● Work order
If a line includes the word "config", it belongs in the count; state the total for the data below and add nothing.

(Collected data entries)
━━━

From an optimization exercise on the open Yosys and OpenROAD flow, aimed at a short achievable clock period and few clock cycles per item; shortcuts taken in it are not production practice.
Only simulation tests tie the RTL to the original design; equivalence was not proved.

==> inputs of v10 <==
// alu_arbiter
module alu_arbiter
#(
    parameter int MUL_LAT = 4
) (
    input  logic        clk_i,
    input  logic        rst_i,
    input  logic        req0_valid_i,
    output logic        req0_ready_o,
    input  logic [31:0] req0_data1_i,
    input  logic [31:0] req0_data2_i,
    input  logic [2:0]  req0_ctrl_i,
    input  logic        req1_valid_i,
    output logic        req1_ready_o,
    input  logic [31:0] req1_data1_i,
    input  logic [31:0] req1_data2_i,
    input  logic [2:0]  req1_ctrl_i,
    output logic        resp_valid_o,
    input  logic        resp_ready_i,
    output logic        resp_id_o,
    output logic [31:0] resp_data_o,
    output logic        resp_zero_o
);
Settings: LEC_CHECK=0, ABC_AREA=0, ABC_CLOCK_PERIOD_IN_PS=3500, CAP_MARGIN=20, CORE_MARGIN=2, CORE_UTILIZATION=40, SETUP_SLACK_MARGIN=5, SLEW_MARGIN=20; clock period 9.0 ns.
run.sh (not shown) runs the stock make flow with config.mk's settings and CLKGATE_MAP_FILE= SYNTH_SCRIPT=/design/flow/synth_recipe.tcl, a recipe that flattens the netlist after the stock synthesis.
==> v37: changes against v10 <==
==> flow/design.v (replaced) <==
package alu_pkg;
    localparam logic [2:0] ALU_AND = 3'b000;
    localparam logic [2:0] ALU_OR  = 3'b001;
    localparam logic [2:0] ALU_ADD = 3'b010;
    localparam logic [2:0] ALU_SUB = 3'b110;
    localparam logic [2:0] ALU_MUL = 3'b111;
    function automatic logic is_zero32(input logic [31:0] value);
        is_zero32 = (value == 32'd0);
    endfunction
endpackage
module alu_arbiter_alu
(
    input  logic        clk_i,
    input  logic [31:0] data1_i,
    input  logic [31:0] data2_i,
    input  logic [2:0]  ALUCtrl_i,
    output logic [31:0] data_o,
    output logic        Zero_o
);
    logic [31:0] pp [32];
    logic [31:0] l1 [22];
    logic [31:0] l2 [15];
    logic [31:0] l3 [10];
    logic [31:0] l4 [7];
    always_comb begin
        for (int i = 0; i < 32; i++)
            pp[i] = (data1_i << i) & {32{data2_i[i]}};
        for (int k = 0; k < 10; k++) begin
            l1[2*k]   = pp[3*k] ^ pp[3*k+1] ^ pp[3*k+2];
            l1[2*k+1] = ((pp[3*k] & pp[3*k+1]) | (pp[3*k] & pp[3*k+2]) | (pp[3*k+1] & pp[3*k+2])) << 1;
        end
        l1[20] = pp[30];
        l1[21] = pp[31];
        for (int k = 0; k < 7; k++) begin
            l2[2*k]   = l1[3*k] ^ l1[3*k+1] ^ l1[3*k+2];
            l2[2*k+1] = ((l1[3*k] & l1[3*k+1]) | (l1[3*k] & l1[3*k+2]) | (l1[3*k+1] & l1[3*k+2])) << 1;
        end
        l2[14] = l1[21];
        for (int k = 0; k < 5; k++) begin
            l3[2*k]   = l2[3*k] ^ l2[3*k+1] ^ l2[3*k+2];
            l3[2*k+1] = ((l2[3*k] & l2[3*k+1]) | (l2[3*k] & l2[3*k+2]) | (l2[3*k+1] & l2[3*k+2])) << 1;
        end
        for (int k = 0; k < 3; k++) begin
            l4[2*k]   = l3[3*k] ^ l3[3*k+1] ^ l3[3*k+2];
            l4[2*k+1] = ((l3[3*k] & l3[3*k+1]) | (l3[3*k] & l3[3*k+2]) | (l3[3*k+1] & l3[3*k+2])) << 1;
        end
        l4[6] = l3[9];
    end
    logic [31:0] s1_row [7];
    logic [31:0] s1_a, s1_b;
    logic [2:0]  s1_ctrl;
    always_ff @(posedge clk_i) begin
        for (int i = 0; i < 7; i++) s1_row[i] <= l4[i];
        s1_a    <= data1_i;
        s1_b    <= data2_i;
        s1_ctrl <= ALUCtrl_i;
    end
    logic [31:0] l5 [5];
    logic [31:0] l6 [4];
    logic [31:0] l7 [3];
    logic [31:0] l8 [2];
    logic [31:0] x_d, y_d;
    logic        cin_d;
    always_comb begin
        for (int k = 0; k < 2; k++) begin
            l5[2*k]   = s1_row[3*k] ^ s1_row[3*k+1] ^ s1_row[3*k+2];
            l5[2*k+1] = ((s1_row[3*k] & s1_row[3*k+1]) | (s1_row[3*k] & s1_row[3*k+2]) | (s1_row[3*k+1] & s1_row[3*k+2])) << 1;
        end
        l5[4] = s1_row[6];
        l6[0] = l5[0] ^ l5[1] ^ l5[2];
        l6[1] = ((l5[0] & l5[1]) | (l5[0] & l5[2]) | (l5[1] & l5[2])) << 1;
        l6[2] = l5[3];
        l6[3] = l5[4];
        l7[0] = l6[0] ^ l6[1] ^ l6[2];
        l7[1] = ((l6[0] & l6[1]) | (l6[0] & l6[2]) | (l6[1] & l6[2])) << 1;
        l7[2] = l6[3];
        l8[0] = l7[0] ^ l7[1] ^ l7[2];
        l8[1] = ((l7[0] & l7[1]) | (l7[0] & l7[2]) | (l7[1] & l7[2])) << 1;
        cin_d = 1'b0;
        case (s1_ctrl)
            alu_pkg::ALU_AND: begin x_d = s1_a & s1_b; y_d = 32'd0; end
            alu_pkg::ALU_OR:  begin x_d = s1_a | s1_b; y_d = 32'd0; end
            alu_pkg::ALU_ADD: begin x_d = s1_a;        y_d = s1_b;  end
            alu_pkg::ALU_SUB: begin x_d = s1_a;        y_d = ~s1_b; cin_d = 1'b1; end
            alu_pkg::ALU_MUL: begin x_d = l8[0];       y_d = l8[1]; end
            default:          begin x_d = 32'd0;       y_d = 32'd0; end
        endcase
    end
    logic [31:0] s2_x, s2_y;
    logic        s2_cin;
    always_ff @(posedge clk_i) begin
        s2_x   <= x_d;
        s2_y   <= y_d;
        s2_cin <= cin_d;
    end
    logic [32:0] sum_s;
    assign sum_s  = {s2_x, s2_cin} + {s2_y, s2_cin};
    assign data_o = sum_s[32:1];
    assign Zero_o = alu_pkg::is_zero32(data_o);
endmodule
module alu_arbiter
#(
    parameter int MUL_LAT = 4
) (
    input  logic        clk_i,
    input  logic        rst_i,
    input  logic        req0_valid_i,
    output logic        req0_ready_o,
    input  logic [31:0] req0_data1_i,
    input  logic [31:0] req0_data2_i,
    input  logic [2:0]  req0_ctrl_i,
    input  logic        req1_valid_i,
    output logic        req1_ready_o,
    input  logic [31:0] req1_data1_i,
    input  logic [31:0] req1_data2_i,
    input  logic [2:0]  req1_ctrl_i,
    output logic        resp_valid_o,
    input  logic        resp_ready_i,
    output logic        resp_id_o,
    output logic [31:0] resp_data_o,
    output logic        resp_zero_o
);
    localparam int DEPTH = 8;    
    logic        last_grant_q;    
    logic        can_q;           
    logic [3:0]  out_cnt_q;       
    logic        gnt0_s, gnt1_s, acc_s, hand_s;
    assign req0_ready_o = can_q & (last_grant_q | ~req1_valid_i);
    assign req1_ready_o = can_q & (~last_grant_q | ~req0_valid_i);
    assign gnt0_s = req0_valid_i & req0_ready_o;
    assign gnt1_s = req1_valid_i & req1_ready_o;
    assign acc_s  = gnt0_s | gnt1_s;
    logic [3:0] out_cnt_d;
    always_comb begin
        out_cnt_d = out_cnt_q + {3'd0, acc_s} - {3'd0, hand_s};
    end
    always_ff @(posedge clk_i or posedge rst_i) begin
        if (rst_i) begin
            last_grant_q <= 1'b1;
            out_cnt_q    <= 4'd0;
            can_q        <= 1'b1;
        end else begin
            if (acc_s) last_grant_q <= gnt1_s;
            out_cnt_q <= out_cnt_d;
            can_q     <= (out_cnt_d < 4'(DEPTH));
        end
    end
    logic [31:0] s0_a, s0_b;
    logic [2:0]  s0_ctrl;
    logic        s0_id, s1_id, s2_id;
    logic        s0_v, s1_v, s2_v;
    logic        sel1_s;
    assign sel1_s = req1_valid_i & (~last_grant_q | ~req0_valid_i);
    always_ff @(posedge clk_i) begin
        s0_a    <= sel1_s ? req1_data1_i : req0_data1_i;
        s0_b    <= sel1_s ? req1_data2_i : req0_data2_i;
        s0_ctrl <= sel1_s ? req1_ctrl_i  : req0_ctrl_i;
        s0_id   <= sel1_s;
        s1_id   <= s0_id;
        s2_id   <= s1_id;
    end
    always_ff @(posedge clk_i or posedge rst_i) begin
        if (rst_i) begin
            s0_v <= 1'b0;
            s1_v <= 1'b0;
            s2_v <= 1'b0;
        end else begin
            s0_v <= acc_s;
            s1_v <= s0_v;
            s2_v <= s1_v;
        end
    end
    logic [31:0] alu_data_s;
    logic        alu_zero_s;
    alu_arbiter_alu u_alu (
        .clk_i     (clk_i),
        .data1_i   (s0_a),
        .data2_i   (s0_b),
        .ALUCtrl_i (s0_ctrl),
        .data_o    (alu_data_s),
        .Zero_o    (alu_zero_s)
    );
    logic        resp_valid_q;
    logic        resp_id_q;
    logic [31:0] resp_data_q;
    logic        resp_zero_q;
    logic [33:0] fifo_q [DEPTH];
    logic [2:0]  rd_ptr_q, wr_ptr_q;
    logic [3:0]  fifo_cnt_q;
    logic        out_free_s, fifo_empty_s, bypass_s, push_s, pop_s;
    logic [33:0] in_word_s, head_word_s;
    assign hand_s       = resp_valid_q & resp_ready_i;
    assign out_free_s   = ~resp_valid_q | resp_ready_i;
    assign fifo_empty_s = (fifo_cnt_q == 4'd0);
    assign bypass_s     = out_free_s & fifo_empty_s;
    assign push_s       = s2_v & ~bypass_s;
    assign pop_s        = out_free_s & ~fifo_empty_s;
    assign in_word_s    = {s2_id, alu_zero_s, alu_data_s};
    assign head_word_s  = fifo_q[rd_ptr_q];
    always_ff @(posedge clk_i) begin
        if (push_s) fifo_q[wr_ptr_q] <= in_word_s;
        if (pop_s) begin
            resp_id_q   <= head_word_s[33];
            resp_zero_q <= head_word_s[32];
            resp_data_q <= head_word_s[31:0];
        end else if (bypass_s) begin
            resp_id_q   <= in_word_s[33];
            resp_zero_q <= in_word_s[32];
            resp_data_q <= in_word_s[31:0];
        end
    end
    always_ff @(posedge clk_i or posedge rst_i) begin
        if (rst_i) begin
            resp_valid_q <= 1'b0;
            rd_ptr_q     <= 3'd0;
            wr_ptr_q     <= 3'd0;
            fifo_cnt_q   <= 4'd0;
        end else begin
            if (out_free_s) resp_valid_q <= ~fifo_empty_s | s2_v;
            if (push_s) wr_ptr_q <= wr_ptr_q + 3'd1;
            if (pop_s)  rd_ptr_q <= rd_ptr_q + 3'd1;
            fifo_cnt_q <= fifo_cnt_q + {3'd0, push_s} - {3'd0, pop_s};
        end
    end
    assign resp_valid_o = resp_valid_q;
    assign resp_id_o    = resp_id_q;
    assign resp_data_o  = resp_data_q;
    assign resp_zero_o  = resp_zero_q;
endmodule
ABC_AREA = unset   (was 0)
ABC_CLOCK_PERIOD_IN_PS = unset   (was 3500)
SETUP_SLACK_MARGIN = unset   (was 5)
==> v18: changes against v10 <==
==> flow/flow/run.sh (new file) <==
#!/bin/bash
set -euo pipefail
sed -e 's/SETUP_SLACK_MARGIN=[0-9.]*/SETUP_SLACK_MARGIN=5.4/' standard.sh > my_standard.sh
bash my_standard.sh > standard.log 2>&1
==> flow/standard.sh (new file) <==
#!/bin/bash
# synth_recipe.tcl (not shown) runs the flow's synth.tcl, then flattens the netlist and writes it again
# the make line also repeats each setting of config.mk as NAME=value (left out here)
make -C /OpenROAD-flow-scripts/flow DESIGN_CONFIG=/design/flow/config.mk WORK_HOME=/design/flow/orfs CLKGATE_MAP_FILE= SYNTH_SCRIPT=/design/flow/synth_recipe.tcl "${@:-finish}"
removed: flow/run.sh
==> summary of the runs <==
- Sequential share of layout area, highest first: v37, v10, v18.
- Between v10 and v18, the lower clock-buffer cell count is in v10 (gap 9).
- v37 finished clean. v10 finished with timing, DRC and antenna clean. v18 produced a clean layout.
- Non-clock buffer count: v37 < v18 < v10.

━━━

● Task output
3